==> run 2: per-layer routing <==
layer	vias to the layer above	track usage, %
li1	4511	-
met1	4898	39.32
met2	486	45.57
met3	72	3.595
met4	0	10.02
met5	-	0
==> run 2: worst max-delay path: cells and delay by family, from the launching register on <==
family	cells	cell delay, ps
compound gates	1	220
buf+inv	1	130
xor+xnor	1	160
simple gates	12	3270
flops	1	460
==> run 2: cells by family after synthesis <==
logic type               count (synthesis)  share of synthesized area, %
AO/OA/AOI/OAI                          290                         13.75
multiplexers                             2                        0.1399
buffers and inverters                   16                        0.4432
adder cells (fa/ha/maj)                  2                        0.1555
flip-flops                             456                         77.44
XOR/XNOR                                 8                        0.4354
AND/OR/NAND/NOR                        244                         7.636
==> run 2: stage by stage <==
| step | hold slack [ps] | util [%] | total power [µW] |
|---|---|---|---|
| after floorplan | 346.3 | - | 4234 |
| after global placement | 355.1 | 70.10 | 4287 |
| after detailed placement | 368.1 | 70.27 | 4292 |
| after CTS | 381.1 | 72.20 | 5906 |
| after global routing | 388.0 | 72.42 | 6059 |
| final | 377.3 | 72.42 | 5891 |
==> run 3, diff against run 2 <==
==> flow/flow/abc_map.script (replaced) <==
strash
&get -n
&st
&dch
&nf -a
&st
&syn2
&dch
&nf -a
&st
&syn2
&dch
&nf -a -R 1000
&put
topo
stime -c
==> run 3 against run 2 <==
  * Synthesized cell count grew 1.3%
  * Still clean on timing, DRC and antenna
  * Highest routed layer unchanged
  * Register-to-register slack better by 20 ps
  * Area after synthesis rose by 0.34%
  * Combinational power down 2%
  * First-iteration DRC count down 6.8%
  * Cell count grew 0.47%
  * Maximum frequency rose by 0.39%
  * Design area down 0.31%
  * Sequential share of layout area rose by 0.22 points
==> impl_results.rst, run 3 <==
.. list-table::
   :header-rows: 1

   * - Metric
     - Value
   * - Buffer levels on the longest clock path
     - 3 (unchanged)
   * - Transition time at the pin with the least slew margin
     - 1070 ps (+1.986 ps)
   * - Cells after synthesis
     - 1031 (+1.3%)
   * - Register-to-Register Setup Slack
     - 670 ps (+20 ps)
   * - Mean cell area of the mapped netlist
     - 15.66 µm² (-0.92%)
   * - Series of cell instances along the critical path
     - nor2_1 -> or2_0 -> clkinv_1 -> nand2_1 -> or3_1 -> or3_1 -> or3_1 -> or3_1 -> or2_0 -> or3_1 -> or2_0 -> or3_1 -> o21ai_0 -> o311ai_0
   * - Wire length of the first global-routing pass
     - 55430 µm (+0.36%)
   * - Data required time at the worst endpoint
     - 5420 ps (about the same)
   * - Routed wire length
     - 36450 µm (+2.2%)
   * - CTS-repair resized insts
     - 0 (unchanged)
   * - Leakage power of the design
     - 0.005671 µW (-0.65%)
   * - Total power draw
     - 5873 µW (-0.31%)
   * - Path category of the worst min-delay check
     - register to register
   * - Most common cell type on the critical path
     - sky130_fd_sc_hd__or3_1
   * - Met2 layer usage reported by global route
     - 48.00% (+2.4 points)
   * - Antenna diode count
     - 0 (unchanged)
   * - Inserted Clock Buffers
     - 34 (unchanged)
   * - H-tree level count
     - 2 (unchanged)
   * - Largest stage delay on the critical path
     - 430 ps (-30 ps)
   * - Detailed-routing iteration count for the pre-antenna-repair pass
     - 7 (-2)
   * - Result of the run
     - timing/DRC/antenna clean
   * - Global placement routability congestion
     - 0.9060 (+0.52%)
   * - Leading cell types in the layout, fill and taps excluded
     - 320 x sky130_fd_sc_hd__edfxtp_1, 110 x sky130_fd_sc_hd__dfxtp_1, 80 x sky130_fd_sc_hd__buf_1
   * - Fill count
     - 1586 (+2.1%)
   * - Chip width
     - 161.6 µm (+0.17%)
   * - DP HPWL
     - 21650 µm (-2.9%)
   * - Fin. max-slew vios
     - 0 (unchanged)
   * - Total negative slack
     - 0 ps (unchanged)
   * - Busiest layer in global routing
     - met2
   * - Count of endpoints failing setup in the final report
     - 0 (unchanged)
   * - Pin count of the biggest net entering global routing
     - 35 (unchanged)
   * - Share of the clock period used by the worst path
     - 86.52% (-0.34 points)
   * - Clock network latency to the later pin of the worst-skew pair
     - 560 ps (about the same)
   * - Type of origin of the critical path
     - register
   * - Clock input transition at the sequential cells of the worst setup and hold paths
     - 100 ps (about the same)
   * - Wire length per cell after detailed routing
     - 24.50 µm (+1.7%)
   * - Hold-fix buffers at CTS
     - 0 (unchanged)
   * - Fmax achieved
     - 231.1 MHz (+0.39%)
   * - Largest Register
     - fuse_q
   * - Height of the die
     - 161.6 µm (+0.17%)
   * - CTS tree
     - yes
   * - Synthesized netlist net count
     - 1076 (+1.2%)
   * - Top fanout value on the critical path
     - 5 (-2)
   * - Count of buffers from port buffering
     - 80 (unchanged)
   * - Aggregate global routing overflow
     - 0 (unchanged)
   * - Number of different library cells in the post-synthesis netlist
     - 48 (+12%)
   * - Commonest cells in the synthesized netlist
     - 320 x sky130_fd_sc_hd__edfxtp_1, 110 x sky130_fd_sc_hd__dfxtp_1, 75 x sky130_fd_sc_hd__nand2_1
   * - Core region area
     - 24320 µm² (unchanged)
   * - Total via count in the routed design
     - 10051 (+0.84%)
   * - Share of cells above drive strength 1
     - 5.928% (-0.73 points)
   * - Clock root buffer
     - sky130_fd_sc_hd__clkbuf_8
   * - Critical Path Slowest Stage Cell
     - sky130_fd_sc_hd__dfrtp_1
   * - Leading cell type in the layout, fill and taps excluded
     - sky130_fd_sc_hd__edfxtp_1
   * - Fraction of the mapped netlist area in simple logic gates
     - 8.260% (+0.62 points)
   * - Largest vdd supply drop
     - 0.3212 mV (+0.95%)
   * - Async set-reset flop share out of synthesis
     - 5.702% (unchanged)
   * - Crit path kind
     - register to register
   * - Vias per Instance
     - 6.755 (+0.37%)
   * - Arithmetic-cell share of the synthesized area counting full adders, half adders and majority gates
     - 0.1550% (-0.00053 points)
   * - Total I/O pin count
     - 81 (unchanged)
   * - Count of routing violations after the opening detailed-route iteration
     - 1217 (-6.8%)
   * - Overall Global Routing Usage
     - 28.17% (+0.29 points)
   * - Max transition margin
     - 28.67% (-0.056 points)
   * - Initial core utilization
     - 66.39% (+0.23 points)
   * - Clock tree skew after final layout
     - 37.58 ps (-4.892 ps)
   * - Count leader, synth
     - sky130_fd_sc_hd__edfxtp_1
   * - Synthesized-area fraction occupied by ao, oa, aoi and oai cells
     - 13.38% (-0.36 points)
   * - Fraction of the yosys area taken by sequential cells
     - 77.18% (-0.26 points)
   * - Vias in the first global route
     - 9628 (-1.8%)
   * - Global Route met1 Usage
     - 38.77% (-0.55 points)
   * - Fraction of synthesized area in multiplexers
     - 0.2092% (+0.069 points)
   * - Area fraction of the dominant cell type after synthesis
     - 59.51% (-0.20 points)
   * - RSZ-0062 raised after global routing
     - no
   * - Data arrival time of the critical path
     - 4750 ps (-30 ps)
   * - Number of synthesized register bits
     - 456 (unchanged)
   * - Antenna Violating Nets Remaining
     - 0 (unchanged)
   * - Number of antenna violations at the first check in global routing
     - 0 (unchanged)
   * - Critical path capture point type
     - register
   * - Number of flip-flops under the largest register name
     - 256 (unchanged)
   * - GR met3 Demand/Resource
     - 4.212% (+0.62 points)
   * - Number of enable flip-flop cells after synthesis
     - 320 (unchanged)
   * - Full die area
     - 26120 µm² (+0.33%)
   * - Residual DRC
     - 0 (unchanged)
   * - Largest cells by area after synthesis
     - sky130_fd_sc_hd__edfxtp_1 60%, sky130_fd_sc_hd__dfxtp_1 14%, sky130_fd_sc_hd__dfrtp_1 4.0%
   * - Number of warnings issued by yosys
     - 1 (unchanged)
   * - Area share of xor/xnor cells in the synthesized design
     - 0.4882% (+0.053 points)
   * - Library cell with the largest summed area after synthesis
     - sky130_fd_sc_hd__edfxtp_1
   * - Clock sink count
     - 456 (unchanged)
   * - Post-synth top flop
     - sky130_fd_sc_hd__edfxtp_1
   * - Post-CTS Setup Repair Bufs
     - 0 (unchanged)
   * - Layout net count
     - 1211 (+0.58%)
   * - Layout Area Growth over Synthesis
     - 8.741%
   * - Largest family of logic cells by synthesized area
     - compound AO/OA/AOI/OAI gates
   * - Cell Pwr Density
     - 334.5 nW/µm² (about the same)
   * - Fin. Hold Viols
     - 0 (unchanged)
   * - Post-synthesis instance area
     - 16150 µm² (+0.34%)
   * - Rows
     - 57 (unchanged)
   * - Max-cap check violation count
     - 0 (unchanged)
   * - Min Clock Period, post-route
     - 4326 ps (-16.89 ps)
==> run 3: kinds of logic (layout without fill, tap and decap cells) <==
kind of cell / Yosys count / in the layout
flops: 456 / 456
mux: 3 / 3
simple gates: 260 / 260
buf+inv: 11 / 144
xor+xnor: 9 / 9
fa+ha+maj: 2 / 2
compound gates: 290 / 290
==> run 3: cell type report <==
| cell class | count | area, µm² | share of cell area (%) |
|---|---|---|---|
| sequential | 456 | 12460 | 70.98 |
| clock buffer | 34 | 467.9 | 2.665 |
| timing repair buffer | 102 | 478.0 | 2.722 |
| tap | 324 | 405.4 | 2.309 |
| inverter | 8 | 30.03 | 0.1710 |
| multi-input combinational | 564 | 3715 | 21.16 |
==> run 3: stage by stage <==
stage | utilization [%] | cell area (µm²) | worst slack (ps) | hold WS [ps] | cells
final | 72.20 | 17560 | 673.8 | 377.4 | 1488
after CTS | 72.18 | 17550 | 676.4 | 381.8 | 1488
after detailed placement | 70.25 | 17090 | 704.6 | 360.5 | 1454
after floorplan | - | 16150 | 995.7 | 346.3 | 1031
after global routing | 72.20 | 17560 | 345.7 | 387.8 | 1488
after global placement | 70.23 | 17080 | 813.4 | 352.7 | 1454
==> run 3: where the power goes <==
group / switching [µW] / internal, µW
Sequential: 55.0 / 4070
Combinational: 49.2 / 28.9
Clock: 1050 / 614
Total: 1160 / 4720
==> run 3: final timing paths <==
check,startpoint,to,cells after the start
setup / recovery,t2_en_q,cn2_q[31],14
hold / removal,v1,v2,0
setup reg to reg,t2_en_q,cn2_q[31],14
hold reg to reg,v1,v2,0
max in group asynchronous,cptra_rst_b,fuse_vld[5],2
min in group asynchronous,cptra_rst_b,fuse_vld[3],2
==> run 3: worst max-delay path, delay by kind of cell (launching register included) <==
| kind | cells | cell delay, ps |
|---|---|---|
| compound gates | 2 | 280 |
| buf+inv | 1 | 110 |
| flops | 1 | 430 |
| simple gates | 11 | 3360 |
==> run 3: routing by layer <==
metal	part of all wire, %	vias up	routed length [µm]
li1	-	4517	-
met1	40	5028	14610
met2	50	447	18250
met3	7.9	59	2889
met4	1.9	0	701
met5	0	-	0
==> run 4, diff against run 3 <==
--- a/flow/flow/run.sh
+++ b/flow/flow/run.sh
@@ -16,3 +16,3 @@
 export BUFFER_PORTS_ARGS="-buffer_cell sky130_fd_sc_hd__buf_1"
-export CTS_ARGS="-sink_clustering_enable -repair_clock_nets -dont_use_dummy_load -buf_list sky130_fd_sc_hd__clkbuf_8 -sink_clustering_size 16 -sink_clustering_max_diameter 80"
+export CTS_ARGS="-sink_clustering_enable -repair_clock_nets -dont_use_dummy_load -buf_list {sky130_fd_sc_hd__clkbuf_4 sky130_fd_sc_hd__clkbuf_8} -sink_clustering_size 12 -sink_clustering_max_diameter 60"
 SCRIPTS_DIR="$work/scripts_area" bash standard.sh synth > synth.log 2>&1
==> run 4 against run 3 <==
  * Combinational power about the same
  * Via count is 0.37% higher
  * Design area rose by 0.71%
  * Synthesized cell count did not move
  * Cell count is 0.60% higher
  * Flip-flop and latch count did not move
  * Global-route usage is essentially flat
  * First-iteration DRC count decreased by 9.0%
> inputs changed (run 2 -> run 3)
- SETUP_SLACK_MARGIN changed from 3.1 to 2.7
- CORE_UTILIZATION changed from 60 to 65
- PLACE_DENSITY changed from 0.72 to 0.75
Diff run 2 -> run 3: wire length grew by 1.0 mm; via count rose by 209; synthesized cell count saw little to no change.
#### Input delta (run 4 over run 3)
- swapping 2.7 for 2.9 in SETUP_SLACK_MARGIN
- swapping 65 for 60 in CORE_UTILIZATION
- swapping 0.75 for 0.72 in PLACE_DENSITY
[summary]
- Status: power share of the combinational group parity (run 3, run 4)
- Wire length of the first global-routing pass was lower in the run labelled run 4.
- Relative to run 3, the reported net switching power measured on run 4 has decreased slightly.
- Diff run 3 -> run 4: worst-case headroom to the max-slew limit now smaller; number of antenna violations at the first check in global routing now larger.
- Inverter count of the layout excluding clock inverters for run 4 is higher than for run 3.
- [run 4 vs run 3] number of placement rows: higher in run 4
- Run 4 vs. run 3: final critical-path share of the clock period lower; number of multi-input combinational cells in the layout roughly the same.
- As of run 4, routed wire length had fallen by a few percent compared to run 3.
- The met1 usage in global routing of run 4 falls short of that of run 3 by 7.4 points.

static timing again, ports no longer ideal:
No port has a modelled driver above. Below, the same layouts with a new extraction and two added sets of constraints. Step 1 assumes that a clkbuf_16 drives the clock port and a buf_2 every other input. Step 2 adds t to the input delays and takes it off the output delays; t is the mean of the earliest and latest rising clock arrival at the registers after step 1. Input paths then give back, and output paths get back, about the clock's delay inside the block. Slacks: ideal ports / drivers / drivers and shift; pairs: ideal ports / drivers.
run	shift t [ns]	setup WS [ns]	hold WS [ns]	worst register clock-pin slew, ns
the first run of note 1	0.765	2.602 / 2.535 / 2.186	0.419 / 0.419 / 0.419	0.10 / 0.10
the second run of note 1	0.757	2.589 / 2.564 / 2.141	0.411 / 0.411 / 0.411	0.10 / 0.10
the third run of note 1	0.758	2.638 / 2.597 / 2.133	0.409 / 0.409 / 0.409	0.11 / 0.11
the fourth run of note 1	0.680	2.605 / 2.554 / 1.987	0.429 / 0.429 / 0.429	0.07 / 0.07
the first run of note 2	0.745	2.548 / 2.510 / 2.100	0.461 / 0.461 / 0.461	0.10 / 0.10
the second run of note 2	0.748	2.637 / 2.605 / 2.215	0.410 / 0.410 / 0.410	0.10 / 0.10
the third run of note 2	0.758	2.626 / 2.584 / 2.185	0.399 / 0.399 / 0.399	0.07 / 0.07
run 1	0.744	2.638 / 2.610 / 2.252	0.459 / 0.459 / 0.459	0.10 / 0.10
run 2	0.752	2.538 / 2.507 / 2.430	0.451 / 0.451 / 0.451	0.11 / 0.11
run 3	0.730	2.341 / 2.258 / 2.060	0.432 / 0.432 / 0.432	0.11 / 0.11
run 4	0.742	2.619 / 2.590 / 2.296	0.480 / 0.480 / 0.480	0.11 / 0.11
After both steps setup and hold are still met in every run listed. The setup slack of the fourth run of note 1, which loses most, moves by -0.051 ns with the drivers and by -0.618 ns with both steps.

(Task details)
Starting at the line that has "- 86.52% (-0.34 points)" in the records above, restate word for word every line until the one that has "the synthesized netlist", and include that one as well.

(Task result)
     - 86.52% (-0.34 points)
   * - Clock network latency to the later pin of the worst-skew pair
     - 560 ps (about the same)
   * - Type of origin of the critical path
     - register
   * - Clock input transition at the sequential cells of the worst setup and hold paths
     - 100 ps (about the same)
   * - Wire length per cell after detailed routing
     - 24.50 µm (+1.7%)
   * - Hold-fix buffers at CTS
     - 0 (unchanged)
   * - Fmax achieved
     - 231.1 MHz (+0.39%)
   * - Largest Register
     - fuse_q
   * - Height of the die
     - 161.6 µm (+0.17%)
   * - CTS tree
     - yes
   * - Synthesized netlist net count
     - 1076 (+1.2%)
   * - Top fanout value on the critical path
     - 5 (-2)
   * - Count of buffers from port buffering
     - 80 (unchanged)
   * - Aggregate global routing overflow
     - 0 (unchanged)
   * - Number of different library cells in the post-synthesis netlist
     - 48 (+12%)
   * - Commonest cells in the synthesized netlist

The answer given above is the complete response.